Background: The increasing epidemiological trend of pediatric urolithiasis over the past three decades has brought it to the forefront of public health attention. An analysis of the disease burden in Brazil, Russia, India, China, and South Africa (BRICS) countries, which share common characteristics such as large population base and limited public health resources, will provide an important reference for global public health policy development. Therefore, this study aimed to investigate the trend of the prevalence of pediatric urolithiasis in BRICS countries during 1990-2021, which in turn will provide more valuable information for them and the world in the prevention and treatment of pediatric urolithiasis.
Methods: In this study, data were obtained from the Global Burden of Disease (GBD) database. The data were then statistically analyzed using the Joinpoint regression model, AutoRegressive Integrated Moving Average (ARIMA) prediction model, and subgroup analysis to assess trends in the prevalence of pediatric urolithiasis.
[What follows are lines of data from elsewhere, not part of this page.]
File: config.mk
export PLATFORM = sky130hd
export DESIGN_NAME = line_editor_with_key_repeat_flat
export DESIGN_NICKNAME = d
export VERILOG_FILES = /design/src/rtl/lek_pkg.sv /design/src/rtl/lek_ifs.sv /design/src/rtl/line_editor_with_key_repeat.sv /design/src/rtl/lek_alu.sv /design/src/flat_wrapper.sv
export SDC_FILE = /design/constraint.sdc
export NUM_CORES = 1
export LEC_CHECK = 0
export BUFFER_PORTS_ARGS = -buffer_cell sky130_fd_sc_hd__buf_4
export CAP_MARGIN = 20
export CORE_ASPECT_RATIO = 1.25
export CORE_MARGIN = 2
export CORE_UTILIZATION = 28
export CTS_BUF_LIST = sky130_fd_sc_hd__clkbuf_16
export CTS_CLUSTER_SIZE = 10
export DETAILED_ROUTE_END_ITERATION = 8
export PLACE_DENSITY = 0.47
export SYNTH_ARGS = -nofsm -noshare
export SYNTH_HDL_FRONTEND = slang
export SYNTH_SLANG_ARGS = --single-unit
File: constraint.sdc
create_clock -name clk -period 6.5 [get_ports clk]
set_input_delay 1.3 -clock clk [delete_from_list [all_inputs] [get_ports clk]]
set_output_delay 1.3 -clock clk [all_outputs]
set_load 0.01 [all_outputs]
File: src/rtl/lek_pkg.sv
// ---------------------------------------------------------------------------
// Line editor package
// Shared types, constants and state codes of the line editor.
// ---------------------------------------------------------------------------
package lek_pkg;

	localparam int MAX_LENGTH = 32;
	localparam int ADDR_W     = $clog2(MAX_LENGTH);
	localparam int LEN_W      = 6;
	localparam int TIME_W     = 32;
	localparam int TICK_W     = 16;
	localparam int CHAR_W     = 8;
	localparam int CFG_IDX_W  = 1;

	localparam logic [CHAR_W-1:0] SPACE_CHAR = CHAR_W'(32);
	localparam logic [LEN_W-1:0]  LEN_FULL   = LEN_W'(MAX_LENGTH);

	localparam logic [TICK_W-1:0] DELAY_RESET    = TICK_W'(400);
	localparam logic [TICK_W-1:0] INTERVAL_RESET = TICK_W'(30);

	localparam logic [CFG_IDX_W-1:0] REG_DELAY    = CFG_IDX_W'(0);
	localparam logic [CFG_IDX_W-1:0] REG_INTERVAL = CFG_IDX_W'(1);

	typedef enum logic [1:0] {
		OP_CHAR  = 2'd0,
		OP_FRAME = 2'd1,
		OP_READ  = 2'd2,
		OP_NONE  = 2'd3
	} op_t;

	typedef enum logic [4:0] {
		ST_IDLE,
		ST_INS_RD,
		ST_INS_WR,
		ST_INS_PUT,
		ST_RD_ADDR,
		ST_RD_DATA,
		ST_FR_ADD,
		ST_FR_DLY,
		ST_FR_DIFF,
		ST_FR_INT,
		ST_EDIT,
		ST_RM_CHK,
		ST_RM_SRD,
		ST_RM_SWR,
		ST_RM_END,
		ST_CURSOR,
		ST_DONE
	} state_t;

	typedef struct packed {
		logic [1:0]        operation;
		logic [CHAR_W-1:0] char_code;
		logic [TICK_W-1:0] elapsed_ticks;
		logic              backspace_key;
		logic              delete_key;
		logic              left_key;
		logic              right_key;
		logic              home_key;
		logic              end_key;
		logic [4:0]        read_index;
	} in_item_t;

	typedef struct packed {
		logic [LEN_W-1:0]  text_length;
		logic [LEN_W-1:0]  cursor_pos;
		logic              has_non_blank;
		logic [CHAR_W-1:0] read_byte;
		logic              edit_fired;
	} out_item_t;

	typedef struct packed {
		logic [TIME_W-1:0] a;
		logic [TIME_W-1:0] b;
		logic              sub;
	} alu_req_t;

	typedef struct packed {
		logic [TIME_W-1:0] sum;
		logic              carry;
	} alu_rsp_t;

endpackage

File: src/rtl/lek_ifs.sv
// ---------------------------------------------------------------------------
// Line editor channels
// Valid/ready channels for input items, result items and register writes.
// ---------------------------------------------------------------------------
interface lek_in_if;
	import lek_pkg::*;

	logic     valid;
	logic     ready;
	in_item_t data;

	modport source (output valid, output data, input ready);
	modport sink (input valid, input data, output ready);
endinterface

interface lek_out_if;
	import lek_pkg::*;

	logic      valid;
	logic      ready;
	out_item_t data;

	modport source (output valid, output data, input ready);
	modport sink (input valid, input data, output ready);
endinterface

interface lek_cfg_if;
	import lek_pkg::*;

	logic                 valid;
	logic                 ready;
	logic [CFG_IDX_W-1:0] reg_index;
	logic [TICK_W-1:0]    wdata;

	modport source (output valid, output reg_index, output wdata, input ready);
	modport sink (input valid, input reg_index, input wdata, output ready);
endinterface

File: src/rtl/line_editor_with_key_repeat.sv
// ---------------------------------------------------------------------------
// Line editor with key repeat
// Single-line text buffer with cursor, edit-key autorepeat and byte reads.
// ---------------------------------------------------------------------------
// The block takes one transaction at a time and returns one result for it.
// The line sits in a memory with one read and one write port and a
// registered read, so every byte moved by an insert or a removal costs one
// read state and one write state, and the hold timer checks run one step per
// cycle through a single 32-bit adder. A finished result waits in an output
// register while the next transaction is accepted.
// ---------------------------------------------------------------------------
module line_editor_with_key_repeat (
	input logic clk,
	input logic arst_n,
	lek_in_if.sink   items,
	lek_out_if.source results,
	lek_cfg_if.sink  cfg
);
	import lek_pkg::*;

	state_t state_q, state_d;

	in_item_t          item_q;
	logic [LEN_W-1:0]  length_q;
	logic [LEN_W-1:0]  cursor_q;
	logic [LEN_W-1:0]  count_q;
	logic [LEN_W-1:0]  idx_q;
	logic [TIME_W-1:0] held_q;
	logic [TIME_W-1:0] last_q;
	logic [TIME_W-1:0] diff_q;
	logic [TICK_W-1:0] delay_q;
	logic [TICK_W-1:0] interval_q;
	logic [CHAR_W-1:0] rbyte_q;
	logic              fired_q;
	out_item_t         out_q;
	logic              out_valid_q;

	logic [CHAR_W-1:0] mem [MAX_LENGTH];
	logic [CHAR_W-1:0] rd_data_q;
	logic [ADDR_W-1:0] rd_addr;
	logic [ADDR_W-1:0] wr_addr;
	logic [CHAR_W-1:0] wr_data;
	logic              wr_en;

	alu_req_t alu_req;
	alu_rsp_t alu_rsp;

	logic              accept;
	logic              out_load;
	logic [LEN_W-1:0]  idx_dec;
	logic [LEN_W-1:0]  idx_inc;
	logic [LEN_W-1:0]  idx_inc2;
	logic [LEN_W-1:0]  cursor_dec;
	logic              edit_bs;
	logic              edit_del;
	logic [LEN_W-1:0]  edit_pos;
	logic              char_ok;
	logic signed [LEN_W+1:0] cur_step;
	logic [LEN_W-1:0]  cur_final;

	lek_alu u_alu (
		.req(alu_req),
		.rsp(alu_rsp)
	);

	assign items.ready   = (state_q == ST_IDLE);
	assign accept        = items.valid && items.ready;
	assign cfg.ready     = 1'b1;
	assign results.valid = out_valid_q;
	assign results.data  = out_q;
	assign out_load      = (state_q == ST_DONE) && (!out_valid_q || results.ready);

	assign idx_dec    = idx_q - LEN_W'(1);
	assign idx_inc    = idx_q + LEN_W'(1);
	assign idx_inc2   = idx_q + LEN_W'(2);
	assign cursor_dec = cursor_q - LEN_W'(1);
	assign edit_bs    = item_q.backspace_key && (cursor_q != '0);
	assign edit_del   = item_q.delete_key && (cursor_q < length_q);
	assign edit_pos   = edit_bs ? cursor_dec : cursor_q;
	assign char_ok    = (length_q < LEN_FULL) && (items.data.char_code >= SPACE_CHAR);

	always_comb begin
		cur_step = $signed({2'b00, cursor_q});
		if (item_q.left_key) begin
			cur_step = cur_step - 8'sd1;
		end
		if (item_q.right_key) begin
			cur_step = cur_step + 8'sd1;
		end
		if (item_q.home_key) begin
			cur_step = '0;
		end
		if (item_q.end_key) begin
			cur_step = $signed({2'b00, length_q});
		end
		if (cur_step < 0) begin
			cur_final = '0;
		end else if (cur_step > $signed({2'b00, length_q})) begin
			cur_final = length_q;
		end else begin
			cur_final = cur_step[LEN_W-1:0];
		end
	end

	always_comb begin
		state_d = state_q;
		rd_addr = idx_dec[ADDR_W-1:0];
		wr_en   = 1'b0;
		wr_addr = idx_q[ADDR_W-1:0];
		wr_data = rd_data_q;
		alu_req = '{a: held_q, b: {{(TIME_W-TICK_W){1'b0}}, item_q.elapsed_ticks}, sub: 1'b0};
		case (state_q)
			ST_IDLE: begin
				if (accept) begin
					case (op_t'(items.data.operation))
						OP_CHAR: begin
							if (!char_ok) begin
								state_d = ST_DONE;
							end else if (cursor_q == length_q) begin
								state_d = ST_INS_PUT;
							end else begin
								state_d = ST_INS_RD;
							end
						end
						OP_FRAME: begin
							if (items.data.backspace_key || items.data.delete_key) begin
								state_d = ST_FR_ADD;
							end else begin
								state_d = ST_CURSOR;
							end
						end
						OP_READ: state_d = ST_RD_ADDR;
						default: state_d = ST_DONE;
					endcase
				end
			end
			ST_INS_RD: begin
				rd_addr = idx_dec[ADDR_W-1:0];
				state_d = ST_INS_WR;
			end
			ST_INS_WR: begin
				wr_en   = 1'b1;
				wr_addr = idx_q[ADDR_W-1:0];
				wr_data = rd_data_q;
				state_d = (idx_dec == cursor_q) ? ST_INS_PUT : ST_INS_RD;
			end
			ST_INS_PUT: begin
				wr_en   = 1'b1;
				wr_addr = cursor_q[ADDR_W-1:0];
				wr_data = item_q.char_code;
				state_d = ST_DONE;
			end
			ST_RD_ADDR: begin
				rd_addr = item_q.read_index[ADDR_W-1:0];
				state_d = ST_RD_DATA;
			end
			ST_RD_DATA: state_d = ST_DONE;
			ST_FR_ADD: begin
				alu_req = '{a: held_q,
					b: {{(TIME_W-TICK_W){1'b0}}, item_q.elapsed_ticks}, sub: 1'b0};
				state_d = (held_q == '0) ? ST_EDIT : ST_FR_DLY;
			end
			ST_FR_DLY: begin
				alu_req = '{a: held_q, b: {{(TIME_W-TICK_W){1'b0}}, delay_q}, sub: 1'b1};
				state_d = alu_rsp.carry ? ST_FR_DIFF : ST_CURSOR;
			end
			ST_FR_DIFF: begin
				alu_req = '{a: held_q, b: last_q, sub: 1'b1};
				state_d = ST_FR_INT;
			end
			ST_FR_INT: begin
				alu_req = '{a: diff_q, b: {{(TIME_W-TICK_W){1'b0}}, interval_q}, sub: 1'b1};
				state_d = alu_rsp.carry ? ST_EDIT : ST_CURSOR;
			end
			ST_EDIT: begin
				rd_addr = edit_pos[ADDR_W-1:0];
				state_d = (edit_bs || edit_del) ? ST_RM_CHK : ST_CURSOR;
			end
			ST_RM_CHK: state_d = (idx_inc < length_q) ? ST_RM_SRD : ST_RM_END;
			ST_RM_SRD: begin
				rd_addr = idx_inc[ADDR_W-1:0];
				state_d = ST_RM_SWR;
			end
			ST_RM_SWR: begin
				wr_en   = 1'b1;
				wr_addr = idx_q[ADDR_W-1:0];
				wr_data = rd_data_q;
				state_d = (idx_inc2 < length_q) ? ST_RM_SRD : ST_RM_END;
			end
			ST_RM_END: state_d = ST_CURSOR;
			ST_CURSOR: state_d = ST_DONE;
			ST_DONE: begin
				if (out_load) begin
					state_d = ST_IDLE;
				end
			end
			default: state_d = ST_IDLE;
		endcase
	end

	always_ff @(posedge clk or negedge arst_n) begin
		if (!arst_n) begin
			state_q <= ST_IDLE;
		end else begin
			state_q <= state_d;
		end
	end

	always_ff @(posedge clk) begin
		if (wr_en) begin
			mem[wr_addr] <= wr_data;
		end
		rd_data_q <= mem[rd_addr];
	end

	always_ff @(posedge clk or negedge arst_n) begin
		if (!arst_n) begin
			delay_q    <= DELAY_RESET;
			interval_q <= INTERVAL_RESET;
		end else if (cfg.valid && cfg.ready) begin
			if (cfg.reg_index == REG_DELAY) begin
				delay_q <= cfg.wdata;
			end
			if (cfg.reg_index == REG_INTERVAL) begin
				interval_q <= cfg.wdata;
			end
		end
	end

	always_ff @(posedge clk) begin
		case (state_q)
			ST_IDLE: begin
				if (accept) begin
					item_q  <= items.data;
					idx_q   <= length_q;
					rbyte_q <= '0;
					fired_q <= 1'b0;
				end
			end
			ST_INS_WR: idx_q <= idx_dec;
			ST_RD_DATA: begin
				if ({1'b0, item_q.read_index} < length_q) begin
					rbyte_q <= rd_data_q;
				end
			end
			ST_FR_DIFF: diff_q <= alu_rsp.sum;
			ST_EDIT: begin
				idx_q <= edit_pos;
				if (edit_bs || edit_del) begin
					fired_q <= 1'b1;
				end
			end
			ST_RM_SWR: idx_q <= idx_inc;
			default: ;
		endcase
	end

	always_ff @(posedge clk or negedge arst_n) begin
		if (!arst_n) begin
			length_q <= '0;
			cursor_q <= '0;
			count_q  <= '0;
			held_q   <= '0;
			last_q   <= '0;
		end else begin
			case (state_q)
				ST_IDLE: begin
					if (accept && (op_t'(items.data.operation) == OP_FRAME)
						&& !(items.data.backspace_key || items.data.delete_key)) begin
						held_q <= '0;
						last_q <= '0;
					end
				end
				ST_INS_PUT: begin
					length_q <= length_q + LEN_W'(1);
					cursor_q <= cursor_q + LEN_W'(1);
					if (item_q.char_code != SPACE_CHAR) begin
						count_q <= count_q + LEN_W'(1);
					end
				end
				ST_FR_ADD: begin
					held_q <= alu_rsp.carry ? '1 : alu_rsp.sum;
					if (held_q == '0) begin
						last_q <= '0;
					end
				end
				ST_FR_INT: begin
					if (alu_rsp.carry) begin
						last_q <= held_q;
					end
				end
				ST_EDIT: begin
					if (edit_bs) begin
						cursor_q <= cursor_dec;
					end
				end
				ST_RM_CHK: begin
					if ((rd_data_q != SPACE_CHAR) && (count_q != '0)) begin
						count_q <= count_q - LEN_W'(1);
					end
				end
				ST_RM_END: length_q <= length_q - LEN_W'(1);
				ST_CURSOR: cursor_q <= cur_final;
				default: ;
			endcase
		end
	end

	always_ff @(posedge clk or negedge arst_n) begin
		if (!arst_n) begin
			out_valid_q <= 1'b0;
		end else if (out_load) begin
			out_valid_q <= 1'b1;
		end else if (results.ready) begin
			out_valid_q <= 1'b0;
		end
	end

	always_ff @(posedge clk) begin
		if (out_load) begin
			out_q.text_length   <= length_q;
			out_q.cursor_pos    <= cursor_q;
			out_q.has_non_blank <= (count_q != '0);
			out_q.read_byte     <= rbyte_q;
			out_q.edit_fired    <= fired_q;
		end
	end

endmodule

File: src/rtl/lek_alu.sv
// ---------------------------------------------------------------------------
// Line editor timer adder
// Shared 32-bit adder/subtractor with carry out, used for every timer step.
// ---------------------------------------------------------------------------
module lek_alu (
	input  lek_pkg::alu_req_t req,
	output lek_pkg::alu_rsp_t rsp
);
	import lek_pkg::*;

	logic [TIME_W:0] total;

	// For a subtraction the carry out is set when no borrow occurs.
	assign total = {1'b0, req.a} + {1'b0, (req.sub ? ~req.b : req.b)}
		+ {{TIME_W{1'b0}}, req.sub};

	assign rsp.sum   = total[TIME_W-1:0];
	assign rsp.carry = total[TIME_W];

endmodule

File: src/flat_wrapper.sv
// flat-port wrapper written by rule: the top's interface ports become plain ports
module line_editor_with_key_repeat_flat import lek_pkg::*;
  (clk, arst_n, items_valid, items_data, items_ready, results_valid, results_data, results_ready, cfg_valid, cfg_reg_index, cfg_wdata, cfg_ready);
  lek_in_if items_i ();
  lek_out_if results_i ();
  lek_cfg_if cfg_i ();
  input logic clk;
  input logic arst_n;
  input wire logic [$bits(items_i.valid)-1:0] items_valid;
  input wire logic [$bits(items_i.data)-1:0] items_data;
  output wire logic [$bits(items_i.ready)-1:0] items_ready;
  output wire logic [$bits(results_i.valid)-1:0] results_valid;
  output wire logic [$bits(results_i.data)-1:0] results_data;
  input wire logic [$bits(results_i.ready)-1:0] results_ready;
  input wire logic [$bits(cfg_i.valid)-1:0] cfg_valid;
  input wire logic [$bits(cfg_i.reg_index)-1:0] cfg_reg_index;
  input wire logic [$bits(cfg_i.wdata)-1:0] cfg_wdata;
  output wire logic [$bits(cfg_i.ready)-1:0] cfg_ready;
  assign items_i.valid = items_valid;
  assign items_i.data = items_data;
  assign items_ready = items_i.ready;
  assign results_valid = results_i.valid;
  assign results_data = results_i.data;
  assign results_i.ready = results_ready;
  assign cfg_i.valid = cfg_valid;
  assign cfg_i.reg_index = cfg_reg_index;
  assign cfg_i.wdata = cfg_wdata;
  assign cfg_ready = cfg_i.ready;
  line_editor_with_key_repeat u_core (.clk(clk), .arst_n(arst_n), .items(items_i), .results(results_i), .cfg(cfg_i));
endmodule
== After elaboration in Yosys (flattened, before gate mapping) ==
Memory sizes are Yosys's and may differ from the RTL's. A register that Yosys moved wholly into a read port is not among the register bits.
Cells that the tools add are included.

* Bits in registers: 224
* Memory bits (writable): 256
* Input port bits: 59
* Logic and storage cells: 171
* Memories kept: 1

{| class="wikitable"
|+ Memories
! name !! words !! bits a word !! read ports !! clocked after memory_dff !! wr ports !! RTL line !! text
|-
| u_core.mem || 32 || 8 || 1 || 1 || 1 || line_editor_with_key_repeat.sv:38 || <nowiki>logic [CHAR_W-1:0] mem [MAX_LENGTH];</nowiki>
|}

* Add/sub/neg operators: 13
* $lt $le $gt $ge: 8
* Equality and inequality tests: 31
* Mux-type cells: 50
* Bitwise operators: 2
* Reductions and logical operators: 39

{| class="wikitable"
|+ Operator list
! operator !! number
|-
| 65-bit one-hot mux with 3 select lines || 1
|-
| 32-bit two-way mux || 5
|-
| 32-bit one-hot mux with 3 select lines || 1
|-
| 5-bit one-hot mux with 15 select lines || 1
|-
| 32-bit one-hot mux with 2 select lines || 1
|-
| 8-bit two-way mux || 7
|-
| 5-bit by 4-bit == test with 1-bit output (second input constant) || 8
|-
| 6-bit two-way mux || 6
|-
| 32-bit by 32-bit adder with 33-bit output || 1
|-
| 33-bit by 1-bit adder with 33-bit output || 1
|-
| 32-bit logical NOT || 1
|-
| 32-bit NOT || 1
|-
| 5-bit one-hot mux with 3 select lines || 2
|-
| 6-bit by 1-bit adder with 6-bit output (second input constant) || 4
|-
| 6-bit one-hot mux with 2 select lines || 2
|-
| 6-bit one-hot mux with 4 select lines || 1
|-
| 6-bit by 1-bit subtractor with 6-bit output (second input constant) || 4
|-
| 5-bit by 3-bit == test with 1-bit output (second input constant) || 4
|-
| 5-bit two-way mux || 4
|-
| 6-bit < comparator || 3
|-
| 6-bit one-hot mux with 3 select lines || 1
|-
| 8-bit by 6-bit != test with 1-bit output (second input constant) || 2
|-
| 8-bit one-hot mux with 2 select lines || 1
|-
| 6-bit == test || 2
|-
| 34 further kinds || 79
|}

== Depth between registers and ports, before layout ==
Gate-level depths: netlist of run 1.

* Depth in word-level cells: 10
* Gate-level depth with buffers: 20

== Hierarchy ==
A second synthesis of run 1 with hierarchy kept.

* Cells, all modules: 2,163
* Area total of the unflattened synthesis: 24,400.9 um2

{| class="wikitable"
|+ Modules (own cells, without submodules)
! module !! times used !! cells an instance !! area an instance (um2) !! seq. area each (um2)
|-
| line_editor_with_key_repeat || 1 || 1,874 || 22,133.7 || 13,982.2
|-
| lek_alu || 1 || 289 || 2,267.2 || 0.0
|}

== Worst setup path after synthesis of run 1 ==
No wires, ideal clock.

* Path type: reg-to-reg
* Start: reg u_core.state_q[2]
* End: reg u_core.last_q[10]
* Arrival: 4.923 ns
* Slack: 1.511 ns
* Stages on the path, launching flop included: 17
* Period minus slack after synthesis: 4.989 ns
* Cell sequence: dfrtp_1 > buf_4 > or3b_2 > nor3_1 > clkbuf_1 > a21oi_1 > ha_1 > clkbuf_1 > a21o_1 > a21o_1 > a21oi_1 > inv_1 > o31ai_1 > a211oi_2 > o21bai_1 > clkbuf_1 > a22o_1

* Longest elaborated chain between the ends: 8
* Elaborated cells on any way between the ends: 19
* Classes of those cells: 2 x add/sub; 7 x eq/ne; 3 x mux; 1 x bitwise; 6 x reduce/logical

{| class="wikitable"
|+ Ends and longest elaborated chain
! item !! RTL line !! text
|-
| start: declaration || line_editor_with_key_repeat.sv:21 || <nowiki>state_t state_q, state_d;</nowiki>
|-
| start signal: assignment || line_editor_with_key_repeat.sv:205 || <nowiki>state_q <= state_d;</nowiki>
|-
| 5-bit by 4-bit == test with 1-bit output, or another cell as far along || line_editor_with_key_repeat.sv:112, line_editor_with_key_repeat.sv:266 ||
|-
| 65-bit one-hot mux with 3 select lines || line_editor_with_key_repeat.sv:112 || <nowiki>case (state_q)</nowiki>
|-
| 32-bit NOT || lek_alu.sv:14 || <nowiki>assign total = {1'b0, req.a} + {1'b0, (req.sub ? ~req.b : req.b)}</nowiki>
|-
| 32-bit two-way mux || lek_alu.sv:14 ||
|-
| 32-bit by 32-bit adder with 33-bit output || lek_alu.sv:14 ||
|-
| 33-bit by 1-bit adder with 33-bit output || lek_alu.sv:15 || <nowiki>+ {{TIME_W{1'b0}}, req.sub};</nowiki>
|-
| 2-bit != test (no source line) || - ||
|-
| 4-bit AND reduction (no source line) || - ||
|-
| end signal: assignment || line_editor_with_key_repeat.sv:289 || <nowiki>last_q <= held_q;</nowiki>
|-
| end: declaration || line_editor_with_key_repeat.sv:29 || <nowiki>logic [TIME_W-1:0] last_q;</nowiki>
|}

Several ways; a longest one is shown, not always the timed one.
A chain may end at the register's enable or synchronous reset.

== Worst setup path after layout of run 1 ==
* Start: reg u_core.state_q[1]
* End: reg u_core.held_q[16]

* Longest elaborated chain between the ends: 8
* Elaborated cells on any way between the ends: 18
* Classes of those cells: 2 x add/sub; 5 x eq/ne; 4 x mux; 1 x bitwise; 6 x reduce/logical

{| class="wikitable"
|+ Ends and longest elaborated chain
! item !! RTL line !! text
|-
| 5-bit by 4-bit == test with 1-bit output / 5-bit by 3-bit == test with 1-bit output (equally long branches) || line_editor_with_key_repeat.sv:112 ||
|-
| 65-bit one-hot mux with 3 select lines || line_editor_with_key_repeat.sv:112 ||
|-
| 32-bit NOT || lek_alu.sv:14 ||
|-
| 32-bit two-way mux || lek_alu.sv:14 ||
|-
| 32-bit by 32-bit adder with 33-bit output || lek_alu.sv:14 ||
|-
| 33-bit by 1-bit adder with 33-bit output || lek_alu.sv:15 ||
|-
| 32-bit two-way mux || line_editor_with_key_repeat.sv:282 || <nowiki>held_q <= alu_rsp.carry ? '1 : alu_rsp.sum;</nowiki>
|-
| 32-bit one-hot mux with 2 select lines || line_editor_with_key_repeat.sv:266 || <nowiki>case (state_q)</nowiki>
|-
| end signal: assignment || line_editor_with_key_repeat.sv:282 ||
|-
| end: declaration || line_editor_with_key_repeat.sv:28 || <nowiki>logic [TIME_W-1:0] held_q;</nowiki>
|}

Several ways; a longest one is shown, not always the timed one.

==> results of run 1 <==
==> report_power, final <==
group,internal (mW),switching [mW]
clock,1.65,1.32
combinational,2.17,3.43
sequential,4.13,0.413
total,7.96,5.17
==> metrics by stage <==
step | std cells | hold WS [ps]
final | 3141 | 393
after global placement | 3029 | 405
after detailed placement | 3029 | 406
after CTS | 3138 | 388
after floorplan | 1919 | 400
after global routing | 3141 | 417
==> state kept, by name, summed over array words and instances, names as in the netlist, 8 cells and up <==
name / flops
u_core.mem: 256
u_core.item_q: 35
u_core.diff_q: 32
u_core.held_q: 32
u_core.last_q: 32
u_core.results.data: 22
u_core.delay_q: 16
u_core.interval_q: 16
u_core.rbyte_q: 8
u_core.rd_data_q: 8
Result: Globally, the prevalence has been increasing every year, with the greatest increase in the 10-14 age group. Encouragingly, the Age-Standardized Prevalence Rate (ASPR) has shown a decreasing trend. The disease burden of pediatric urolithiasis is higher in India and Russia, with the prevalence in India and ASPR in Russia being the highest in the BRICS countries. In South Africa, there is a clear deficit in prevention and treatment in the 0-4 year age group. Additionally, although the burden of pediatric urolithiasis in Brazil is not currently severe, the trend is the fastest deteriorating among the BRICS countries. Finally, China has made significant progress in the prevention and control of pediatric urolithiasis over the past 30 years and is expected to continue this positive trend over the next 15 years.
Conclusion: This in-depth analysis based on GBD 2021 provides a fresh perspective on the evolving burden of pediatric urolithiasis in BRICS countries over the last three decades. Our research provides valuable insights for policy makers and health care providers through in-depth analysis and scientific evaluation of the prevalence of pediatric urolithiasis using different statistical models. In addition, BRICS countries should develop targeted prevention strategies for at-risk populations and ensure the availability of effective treatments that are tailored to their national contexts while also reflecting global health trends and evidence.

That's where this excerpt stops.